This design comes from an exercise in tuning for small area, a short achievable clock period and few clock cycles on the open sky130 flow, not from production work.
At most, simulation tests tie the RTL to the original design; equivalence was not proved.
No activity file was given, so power comes from the tool's default toggle rates.

== the baseline ==
Design hough_top, start of the top module:
module hough_top (
   input  logic                clk,
   input  logic                i_rst_n,
   input  logic                i_row_valid,
   input  hough_pkg::row_t     i_row,
   output logic                o_row_ready,
   output logic                o_res_valid,
   output hough_pkg::result_t  o_res,
   input  logic                i_res_ready
);
   logic [9:0] a_q [10];      
   logic [3:0] rcnt_q;        
   logic       afull_q;       
   logic       vld1_q;        
   logic [3:0] vrow_q;        
   logic       bvalid_q;      
   logic       take;
   logic       xfer;
   logic       blast;         
   assign xfer        = afull_q && (!bvalid_q || blast);
   assign o_row_ready = !afull_q || !bvalid_q;
   assign take        = i_row_valid && o_row_ready;
   always_ff @(posedge clk or negedge i_rst_n) begin
      if (!i_rst_n) begin
         rcnt_q  <= '0;
         afull_q <= 1'b0;
         vld1_q  <= 1'b0;
      end else begin
         vld1_q <= take;
         if (xfer) begin
            rcnt_q  <= take ? 4'd1 : 4'd0;
            afull_q <= 1'b0;
         end else if (take) begin
            rcnt_q  <= rcnt_q + 4'd1;
            afull_q <= (rcnt_q == 4'd9);
         end
      end
   end
   always_ff @(posedge clk) begin
      if (take) begin
         vrow_q <= xfer ? 4'd0 : rcnt_q;
         for (int i = 0; i < 9; i++) a_q[i] <= a_q[i+1];
         a_q[9] <= i_row;
      end
   end
   logic [1:0] xv_q [10];     
   logic [1:0] yv_q [1:9];    
   logic [2:0] xinc [10];
   logic [1:0] yinc [1:5];
   logic       first;
   function automatic logic [2:0] tadd(input logic [2:0] a, input logic [2:0] b);
      tadd[0] = a[0] | b[0];
      tadd[1] = a[1] | b[1] | (a[0] & b[0]);
      tadd[2] = a[2] | b[2] | (a[1] & b[0]) | (a[0] & b[1]);
   endfunction
   function automatic logic [2:0] tcnt10(input logic [9:0] m);
      logic [2:0] l1 [5];
      logic [2:0] l2 [3];
      for (int k = 0; k < 5; k++)
         l1[k] = {1'b0, m[2*k] & m[2*k+1], m[2*k] | m[2*k+1]};
      l2[0] = tadd(l1[0], l1[1]);
      l2[1] = tadd(l1[2], l1[3]);
      l2[2] = l1[4];
      tcnt10 = tadd(tadd(l2[0], l2[1]), l2[2]);
   endfunction
   assign first = (vrow_q == 4'd0);
   logic [9:0] xpairs [10];
  ...
Size: roughly 3000 cells after synthesis, roughly 570 flip-flops, roughly 33 I/O pins, about 31000 um^2 of cells after synthesis.
==> flow/config.mk <==
export PLATFORM = sky130hd
export DESIGN_NAME = hough_top
export DESIGN_NICKNAME = hough_top
export VERILOG_FILES = /design/flow/design.v
export SDC_FILE = /design/flow/constraint.sdc
export NUM_CORES = 4
export LEC_CHECK = 0
export CAP_MARGIN = 20
export CORE_MARGIN = 2
export CORE_UTILIZATION = 55
export SETUP_SLACK_MARGIN = 4.8
export SLEW_MARGIN = 20
==> flow/constraint.sdc <==
create_clock -name core_clock -period 8.0 [get_ports {clk}]
set_input_delay 1.6000 -clock core_clock [delete_from_list [all_inputs] [get_ports {clk}]]
set_output_delay 1.6000 -clock core_clock [all_outputs]
set_load 0.01 [all_outputs]
run.sh (not shown) runs the stock make flow with config.mk's settings and CLKGATE_MAP_FILE= SYNTH_SCRIPT=/design/flow/synth_recipe.tcl, a recipe that flattens the netlist after the stock synthesis.
Testbench counts of the baseline, summed over its fixed seeds: cycles 2,832.
> inputs changed (the baseline -> the candidate)
--- a/flow/design.v
+++ b/flow/design.v
@@ -435,20 +435,19 @@
 );
    logic [9:0] a_q [10];      
    logic [3:0] rcnt_q;        
    logic       afull_q;       
    logic       vld1_q;        
    logic [3:0] vrow_q;        
    logic       bvalid_q;      
    logic       take;
    logic       xfer;
-   logic       blast;         
-   assign xfer        = afull_q && (!bvalid_q || blast);
+   assign xfer        = afull_q && !bvalid_q;
    assign o_row_ready = !afull_q || !bvalid_q;
    assign take        = i_row_valid && o_row_ready;
    always_ff @(posedge clk or negedge i_rst_n) begin
       if (!i_rst_n) begin
          rcnt_q  <= '0;
          afull_q <= 1'b0;
          vld1_q  <= 1'b0;
       end else begin
          vld1_q <= take;
@@ -645,33 +644,32 @@
       for (int c = 0; c < 10; c++) xm_c[c] = (xv_q[c] == 2'd3);
       for (int c = 0; c < 9; c++)  ym_c[c] = yv_q[9-c][1];
       ym_c[9] = 1'b0;
       if (xm_c == '0) xm_c = 10'h030;
       if (ym_c == '0) ym_c = 10'h030;
    end
    assign xstep  = bvalid_q && bmv_q && !cutpend_q && (!bxm_q[0] || used_q);
    assign ystep  = bvalid_q && bmv_q && !cutpend_q && !bym_q[0];
    assign bready = bvalid_q && bmv_q && !cutpend_q && bxm_q[0] && bym_q[0] && !used_q;
-   assign blast  = sload && (bxm_q[9:1] == '0);
    always_ff @(posedge clk or negedge i_rst_n) begin
       if (!i_rst_n) begin
          bvalid_q <= 1'b0;
          mpend_q  <= 1'b0;
          cutpend_q <= 1'b0;
          bmv_q    <= 1'b0;
          used_q   <= 1'b0;
       end else begin
-         mpend_q <= xfer && vld1_q;    
+         mpend_q <= xfer;
          if (xfer) cutpend_q <= !cutok_q;
          else      cutpend_q <= cutpend_q && !cutok_q;
          if (xfer) begin
             bvalid_q <= 1'b1;
-            bmv_q    <= !vld1_q;
+            bmv_q    <= 1'b0;
             used_q   <= 1'b0;
          end else begin
             if (mpend_q) bmv_q <= 1'b1;
             if (sload) begin
                if (bxm_q[9:1] == '0) bvalid_q <= 1'b0;
                else                  used_q   <= 1'b1;
             end else if (xstep) begin
                used_q <= 1'b0;
             end
@@ -680,22 +678,18 @@
    end
    always_ff @(posedge clk) begin
       if (xfer) begin
          bcx_q <= '0;
          bcy_q <= '0;
          for (int i = 0; i < 10; i++)
             for (int j = 0; j < 10; j++)
                b_q[i][j] <= a_q[i][j] &    
                             ((4'(i) < prow_q) || ((4'(i) == prow_q) && pcol_q[j]));
-         if (!vld1_q) begin
-            bxm_q <= xm_c;
-            bym_q <= ym_c;
-         end
       end else begin
          if (mpend_q) begin
             bxm_q <= xm_c;
             bym_q <= ym_c;
          end
          if (cutpend_q)
             for (int i = 8; i < 10; i++)
                for (int j = 0; j < 10; j++)
                   b_q[i][j] <= b_q[i][j] &
Notes after the runs:
- Timing, DRC, antenna: 0 failures across the candidate and the baseline
- The candidate reports a higher synthesis-to-finish area growth than the baseline does.
- When the candidate is set beside the baseline, its fraction of the yosys area taken by sequential cells turns out to be 0.97 points larger.
- Between the baseline and the candidate, starting utilization of the core area increased.
- Sort the candidate and the baseline by average via count per standard cell, descending, and the baseline comes first.
- Going from the baseline to the candidate, proportion of cell area occupied by multi-input gates moved down; final non-filler cell total moved down.
- The non-clock buffer area fraction after layout of the candidate and that of the baseline are within noise of each other.
- Post-synthesis xor/xnor area fraction of the candidate is on par with the baseline.
- The candidate against the baseline: global-route usage held, post-layout total power went up by 3.7%.
- Sum of routed wire length over all layers of the candidate falls short of that of the baseline by a few percent.
No functional check of the RTL was part of the candidate.

==> afterwards: timing with drivers on the ports <==
No port has a modelled driver above. Below, the same layouts with a new extraction and two added sets of constraints. Step 1 (the two cells are an assumption about what drives the block):
set clk [get_ports {clk}]
set_driving_cell -lib_cell sky130_fd_sc_hd__clkbuf_16 $clk
set_driving_cell -lib_cell sky130_fd_sc_hd__buf_2 [delete_from_list [all_inputs] $clk]
Step 2 also shifts input and output timing later by t, the mid clock arrival at the registers, as if the neighbouring blocks saw the same clock. a / b / c = ideal / step 1 / step 2; a / b = the first two.
run | shift t [ns] | slack for setup (ns) | cell pins on the clock port's net
the baseline | 0.692 | 4.853 / 4.788 / 4.237 | 1
the candidate | 0.681 | 4.860 / 4.797 / 4.264 | 1
After both steps setup and hold are still met in every run listed. For the baseline, which loses most, drivers alone change the setup slack by -0.065 ns; drivers and shift together by -0.616 ns.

Assignment - Give an exact copy of the lines above from the line with "b_q[i][j] <= b_q[i][j] &" up to and including the line with "- Going from", and leave everything else out.

Written response -
                   b_q[i][j] <= b_q[i][j] &
Notes after the runs:
- Timing, DRC, antenna: 0 failures across the candidate and the baseline
- The candidate reports a higher synthesis-to-finish area growth than the baseline does.
- When the candidate is set beside the baseline, its fraction of the yosys area taken by sequential cells turns out to be 0.97 points larger.
- Between the baseline and the candidate, starting utilization of the core area increased.
- Sort the candidate and the baseline by average via count per standard cell, descending, and the baseline comes first.
- Going from the baseline to the candidate, proportion of cell area occupied by multi-input gates moved down; final non-filler cell total moved down.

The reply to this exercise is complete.